[Collection entries]
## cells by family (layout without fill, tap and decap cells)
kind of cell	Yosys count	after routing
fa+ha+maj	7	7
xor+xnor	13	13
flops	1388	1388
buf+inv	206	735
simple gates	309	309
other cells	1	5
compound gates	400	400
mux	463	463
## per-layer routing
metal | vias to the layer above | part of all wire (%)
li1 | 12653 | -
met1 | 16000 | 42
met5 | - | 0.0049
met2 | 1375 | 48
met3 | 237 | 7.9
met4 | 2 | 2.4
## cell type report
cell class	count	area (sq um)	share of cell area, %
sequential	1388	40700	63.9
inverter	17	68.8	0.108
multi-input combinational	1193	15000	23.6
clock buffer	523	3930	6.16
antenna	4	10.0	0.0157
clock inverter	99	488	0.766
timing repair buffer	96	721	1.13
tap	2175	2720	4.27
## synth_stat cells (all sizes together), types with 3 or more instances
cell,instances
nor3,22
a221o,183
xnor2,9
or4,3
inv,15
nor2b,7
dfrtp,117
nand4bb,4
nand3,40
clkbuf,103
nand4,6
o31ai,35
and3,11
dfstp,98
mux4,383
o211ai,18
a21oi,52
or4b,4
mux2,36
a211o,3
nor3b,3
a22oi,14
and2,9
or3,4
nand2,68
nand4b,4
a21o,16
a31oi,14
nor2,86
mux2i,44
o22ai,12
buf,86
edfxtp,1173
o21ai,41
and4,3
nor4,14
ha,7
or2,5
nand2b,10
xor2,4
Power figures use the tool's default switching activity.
==> src/design/ucdp_in_stage.sv <==
// Input register for descriptor words.
// Depends on ucdp_pkg and ucdp_in_if.
module ucdp_in_stage (
    input  logic               i_clk,
    input  logic               i_rst_n,
    ucdp_in_if.sink            i_in,
    output logic               o_valid,
    output ucdp_pkg::t_item    o_item,
    input  logic               i_take
);

    logic            r_valid;
    ucdp_pkg::t_item r_item;

    // Take a new word when empty or when the held word leaves this cycle
    assign i_in.ready = !r_valid || i_take;

    always_ff @(posedge i_clk) begin
        if (!i_rst_n) begin
            r_valid <= 1'b0;
        end else if (i_in.ready) begin
            r_valid <= i_in.valid;
        end
    end

    always_ff @(posedge i_clk) begin
        if (i_in.valid && i_in.ready) begin
            r_item.data_byte  <= i_in.data_byte;
            r_item.first_byte <= i_in.first_byte;
            r_item.last_byte  <= i_in.last_byte;
        end
    end

    assign o_valid = r_valid;
    assign o_item  = r_item;

endmodule

==> src/design/ucdp_parser.sv <==
// Descriptor parsing state, record build and the result register.
// Depends on ucdp_pkg and ucdp_rec_if.
module ucdp_parser #(
    parameter int MAX_ENDPOINT_SLOTS = ucdp_pkg::MAX_ENDPOINT_SLOTS_DEF
) (
    input  logic               i_clk,
    input  logic               i_rst_n,
    input  logic               i_valid,
    input  ucdp_pkg::t_item    i_item,
    output logic               o_take,
    ucdp_rec_if.source         o_rec
);

    localparam logic [6:0] SlotCap = 7'(MAX_ENDPOINT_SLOTS);

    logic [7:0]   r_pos, n_pos;
    logic [7:0]   r_len, n_len;
    logic [7:0]   r_type, n_type;
    logic [7:0]   r_cap [ucdp_pkg::CAP_DEPTH];
    logic [7:0]   n_cap [ucdp_pkg::CAP_DEPTH];
    logic [255:0] r_seen, n_seen;
    logic [6:0]   r_limit, n_limit;
    logic [6:0]   r_slot, n_slot;
    logic         r_halted, n_halted;

    logic              r_out_valid;
    ucdp_pkg::t_record r_rec, n_rec;
    logic              rec_hit;

    logic [7:0]   eff_pos;
    logic [6:0]   eff_limit;
    logic [6:0]   eff_slot;
    logic [255:0] eff_seen;
    logic         eff_halted;
    logic [2:0]   cap_idx;
    logic [8:0]   limit_sum;
    logic [7:0]   b;

    assign o_take = i_valid && (!r_out_valid || o_rec.ready);
    assign b      = i_item.data_byte;

    always_comb begin
        // A first word starts from the cleared set state
        eff_pos    = i_item.first_byte ? 8'd0 : r_pos;
        eff_limit  = i_item.first_byte ? 7'd1 : r_limit;
        eff_slot   = i_item.first_byte ? 7'd1 : r_slot;
        eff_seen   = i_item.first_byte ? '0 : r_seen;
        eff_halted = i_item.first_byte ? 1'b0 : r_halted;

        n_pos    = eff_pos;
        n_len    = i_item.first_byte ? 8'd0 : r_len;
        n_type   = i_item.first_byte ? 8'd0 : r_type;
        n_cap    = r_cap;
        n_seen   = eff_seen;
        n_limit  = eff_limit;
        n_slot   = eff_slot;
        n_halted = eff_halted;
        n_rec    = '0;
        rec_hit  = 1'b0;
        cap_idx  = 3'(eff_pos - 8'd2);
        limit_sum = '0;

        if (!eff_halted) begin
            if (eff_pos == 8'd0 && b == 8'd0) begin
                n_halted          = 1'b1;
                n_rec.record_kind = ucdp_pkg::REC_BAD;
                rec_hit           = 1'b1;
            end else begin
                if (eff_pos == 8'd0) begin
                    n_len  = b;
                    n_type = 8'd0;
                    n_pos  = 8'd1;
                end else begin
                    if (eff_pos == 8'd1) begin
                        n_type = b;
                    end else if (eff_pos <= ucdp_pkg::CAP_LAST_POS) begin
                        n_cap[cap_idx] = b;
                    end
                    n_pos = eff_pos + 8'd1;
                end

                if (n_pos >= n_len) begin
                    n_pos = 8'd0;
                    if (i_item.last_byte) begin
                        n_halted = 1'b1;
                    end
                    if (n_len == ucdp_pkg::DESC_LEN_IFACE &&
                        n_type == ucdp_pkg::DESC_TYPE_IFACE) begin
                        if (!eff_seen[n_cap[0]]) begin
                            n_seen[n_cap[0]] = 1'b1;
                            limit_sum = {2'b00, eff_limit} + {1'b0, n_cap[2]};
                            n_limit   = (limit_sum > {2'b00, ucdp_pkg::LIMIT_MAX}) ?
                                        ucdp_pkg::LIMIT_MAX : limit_sum[6:0];
                            n_rec.record_kind         = ucdp_pkg::REC_IFACE;
                            n_rec.interface_number    = n_cap[0];
                            n_rec.interface_endpoints = n_cap[2];
                            n_rec.class_code          = n_cap[3];
                            n_rec.subclass_code       = n_cap[4];
                            n_rec.protocol_code       = n_cap[5];
                            rec_hit                   = 1'b1;
                        end
                    end else if (n_len == ucdp_pkg::DESC_LEN_ENDP &&
                                 n_type == ucdp_pkg::DESC_TYPE_ENDP) begin
                        if (!(eff_slot >= eff_limit || eff_slot >= SlotCap)) begin
                            n_rec.record_kind      = ucdp_pkg::REC_ENDP;
                            n_rec.endpoint_slot    = eff_slot[5:0];
                            n_rec.endpoint_address =
                                n_cap[0] & (ucdp_pkg::ADDR_DIR_MASK | ucdp_pkg::ADDR_NUM_MASK);
                            n_rec.endpoint_kind        = n_cap[1][1:0];
                            n_rec.max_packet           = {n_cap[3][2:0], n_cap[2]};
                            n_rec.packets_per_interval = {1'b0, n_cap[3][4:3]} + 3'd1;
                            n_rec.poll_interval        = n_cap[4];
                            n_slot                     = eff_slot + 7'd1;
                            rec_hit                    = 1'b1;
                        end
                    end
                end else if (i_item.last_byte) begin
                    // Set ended inside a descriptor
                    n_halted          = 1'b1;
                    n_rec.record_kind = ucdp_pkg::REC_BAD;
                    rec_hit           = 1'b1;
                end
            end
        end
    end

    always_ff @(posedge i_clk) begin
        if (!i_rst_n) begin
            r_pos    <= 8'd0;
            r_len    <= 8'd0;
            r_type   <= 8'd0;
            r_seen   <= '0;
            r_limit  <= 7'd1;
            r_slot   <= 7'd1;
            r_halted <= 1'b0;
        end else if (o_take) begin
            r_pos    <= n_pos;
            r_len    <= n_len;
            r_type   <= n_type;
            r_seen   <= n_seen;
            r_limit  <= n_limit;
            r_slot   <= n_slot;
            r_halted <= n_halted;
        end
    end

    always_ff @(posedge i_clk) begin
        if (o_take) begin
            r_cap <= n_cap;
        end
    end

    // Result register: load on a record, drop once taken
    always_ff @(posedge i_clk) begin
        if (!i_rst_n) begin
            r_out_valid <= 1'b0;
        end else if (o_take) begin
            r_out_valid <= rec_hit;
        end else if (o_rec.ready) begin
            r_out_valid <= 1'b0;
        end
    end

    always_ff @(posedge i_clk) begin
        if (o_take && rec_hit) begin
            r_rec <= n_rec;
        end
    end

    assign o_rec.valid                = r_out_valid;
    assign o_rec.record_kind          = r_rec.record_kind;
    assign o_rec.interface_number     = r_rec.interface_number;
    assign o_rec.interface_endpoints  = r_rec.interface_endpoints;
    assign o_rec.class_code           = r_rec.class_code;
    assign o_rec.subclass_code        = r_rec.subclass_code;
    assign o_rec.protocol_code        = r_rec.protocol_code;
    assign o_rec.endpoint_slot        = r_rec.endpoint_slot;
    assign o_rec.endpoint_address     = r_rec.endpoint_address;
    assign o_rec.endpoint_kind        = r_rec.endpoint_kind;
    assign o_rec.max_packet           = r_rec.max_packet;
    assign o_rec.packets_per_interval = r_rec.packets_per_interval;
    assign o_rec.poll_interval        = r_rec.poll_interval;

endmodule
===== src/rtl/core/rmts_pkg.sv =====
// Shared types, constants and helpers of the rate monotonic tick scheduler.
package rmts_pkg;

  // Register slots, always four, whatever number of tasks is scheduled
  localparam int SLOTS        = 4;
  localparam int VAL_W        = 16;
  localparam int CFG_AW       = 5;
  localparam int CFG_DW       = 32;
  localparam int TASK_IDX_W   = 2;
  localparam int TICK_OUT_W   = 16;

  // Defaults of the top level parameters
  localparam int NUM_TASKS_DEF  = 4;
  localparam int TIME_WIDTH_DEF = 16;

  // Register indexes
  localparam logic [2:0] REG_PERIOD0 = 3'd0;
  localparam logic [2:0] REG_WCET0   = 3'd4;

  // Reset values of the registers
  localparam logic [VAL_W-1:0] PERIOD_RST = 16'd1;
  localparam logic [VAL_W-1:0] WCET_RST   = 16'd0;

  typedef struct packed {
    logic [SLOTS-1:0][VAL_W-1:0] period;
    logic [SLOTS-1:0][VAL_W-1:0] wcet;
  } cfg_t;

  typedef struct packed {
    logic [TASK_IDX_W-1:0] running_task;
    logic                  idle;
    logic                  new_segment;
    logic [TICK_OUT_W-1:0] tick_number;
  } res_t;

  // A period of zero behaves as a period of one
  function automatic logic [VAL_W-1:0] eff_period(input logic [VAL_W-1:0] p);
    eff_period = (p == '0) ? VAL_W'(1) : p;
  endfunction

endpackage


===== src/rtl/core/rmts_cfg_regs.sv =====
// Configuration register file with APB-style access: periods and budgets.
module rmts_cfg_regs import rmts_pkg::*; (
  input  logic              clk,
  input  logic              rst_n,
  input  logic              psel,
  input  logic              penable,
  input  logic              pwrite,
  input  logic [CFG_AW-1:0] paddr,
  input  logic [CFG_DW-1:0] pwdata,
  output logic [CFG_DW-1:0] prdata,
  output logic              pready,
  output cfg_t              cfg
);

  cfg_t       cfg_r;
  logic [2:0] reg_idx;
  logic       wr_en;

  assign reg_idx = paddr[CFG_AW-1:2];
  assign wr_en   = psel && penable && pwrite;
  assign pready  = 1'b1;
  assign cfg     = cfg_r;

  // Write the addressed register, keeping the low 16 bits of the word
  always_ff @(posedge clk) begin
    if (!rst_n) begin
      for (int s = 0; s < SLOTS; s++) begin
        cfg_r.period[s] <= PERIOD_RST;
        cfg_r.wcet[s]   <= WCET_RST;
      end
    end else if (wr_en) begin
      for (int s = 0; s < SLOTS; s++) begin
        if (reg_idx == REG_PERIOD0 + 3'(s)) begin
          cfg_r.period[s] <= pwdata[VAL_W-1:0];
        end
        if (reg_idx == REG_WCET0 + 3'(s)) begin
          cfg_r.wcet[s] <= pwdata[VAL_W-1:0];
        end
      end
    end
  end

  // Return the addressed register
  always_comb begin
    if (reg_idx < REG_WCET0) begin
      prdata = CFG_DW'(cfg_r.period[reg_idx[1:0]]);
    end else begin
      prdata = CFG_DW'(cfg_r.wcet[reg_idx[1:0]]);
    end
  end

endmodule


===== src/rtl/core/rmts_sched_core.sv =====
// Scheduler state and the tick step, done in one combinational pass: release, pick, charge.
module rmts_sched_core import rmts_pkg::*; #(
  parameter int NUM_TASKS  = NUM_TASKS_DEF,
  parameter int TIME_WIDTH = TIME_WIDTH_DEF
) (
  input  logic clk,
  input  logic rst_n,
  input  logic step,
  input  logic restart,
  input  cfg_t cfg,
  output res_t res
);

  localparam logic [TIME_WIDTH-1:0] TICK_MAX = {TIME_WIDTH{1'b1}};

  logic [TIME_WIDTH-1:0]           tick_r, tick_nxt;
  logic [NUM_TASKS-1:0][VAL_W-1:0] phase_r, phase_nxt;
  logic [NUM_TASKS-1:0][VAL_W-1:0] budget_r, budget_nxt;
  logic [NUM_TASKS-1:0]            broken_r, broken_nxt;

  logic [TIME_WIDTH-1:0]           now;
  logic [NUM_TASKS-1:0][VAL_W-1:0] ph_v;
  logic [NUM_TASKS-1:0][VAL_W-1:0] bud_v;
  logic [NUM_TASKS-1:0]            brk_v;
  logic [NUM_TASKS-1:0]            rel;
  logic [NUM_TASKS-1:0]            sel;
  logic                            found;
  logic [VAL_W-1:0]                best_per;
  logic [TASK_IDX_W-1:0]           run_idx;
  logic                            fresh;
  logic [VAL_W:0]                  ph_inc;
  logic [31:0]                     now_ext;

  always_comb begin
    // Apply a restart: time zero, fresh budgets, intervals whole
    now = restart ? '0 : tick_r;
    for (int t = 0; t < NUM_TASKS; t++) begin
      ph_v[t]  = restart ? '0 : phase_r[t];
      bud_v[t] = restart ? cfg.wcet[t] : budget_r[t];
      brk_v[t] = restart ? 1'b0 : broken_r[t];
    end

    // Release jobs whose phase came round, after time zero
    for (int t = 0; t < NUM_TASKS; t++) begin
      rel[t] = (now != '0) && (ph_v[t] == '0);
      if (rel[t]) begin
        bud_v[t] = cfg.wcet[t];
      end
    end
    if (|rel) begin
      brk_v = '1;
    end

    // Pick the ready task with the shortest period, lowest index on ties
    found    = 1'b0;
    best_per = '0;
    run_idx  = '0;
    for (int t = 0; t < NUM_TASKS; t++) begin
      if (bud_v[t] != '0 &&
          (!found || eff_period(cfg.period[t]) < best_per)) begin
        found    = 1'b1;
        best_per = eff_period(cfg.period[t]);
        run_idx  = TASK_IDX_W'(t);
      end
    end

    // Charge the running task one tick and advance the phases
    fresh = 1'b0;
    for (int t = 0; t < NUM_TASKS; t++) begin
      sel[t] = found && (run_idx == TASK_IDX_W'(t));
      fresh  = fresh || (sel[t] && ((bud_v[t] == cfg.wcet[t]) || brk_v[t]));
      budget_nxt[t] = sel[t] ? bud_v[t] - VAL_W'(1) : bud_v[t];
      broken_nxt[t] = sel[t] ? 1'b0 : brk_v[t];
      ph_inc        = {1'b0, ph_v[t]} + (VAL_W+1)'(1);
      phase_nxt[t]  = (ph_inc >= {1'b0, eff_period(cfg.period[t])}) ?
                      '0 : ph_inc[VAL_W-1:0];
    end

    // Saturate the tick counter
    tick_nxt = (now != TICK_MAX) ? now + TIME_WIDTH'(1) : now;
    now_ext  = 32'(now);

    res.running_task = run_idx;
    res.idle         = !found;
    res.new_segment  = fresh;
    res.tick_number  = now_ext[TICK_OUT_W-1:0];
  end

  // Commit the state of one tick
  always_ff @(posedge clk) begin
    if (!rst_n) begin
      tick_r   <= '0;
      phase_r  <= '0;
      budget_r <= '0;
      broken_r <= '0;
    end else if (step) begin
      tick_r   <= tick_nxt;
      phase_r  <= phase_nxt;
      budget_r <= budget_nxt;
      broken_r <= broken_nxt;
    end
  end

endmodule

## The problem
Look through the entries above; find each line with the word "types" and copy it.

## Task result
## synth_stat cells (all sizes together), types with 3 or more instances
// Shared types, constants and helpers of the rate monotonic tick scheduler.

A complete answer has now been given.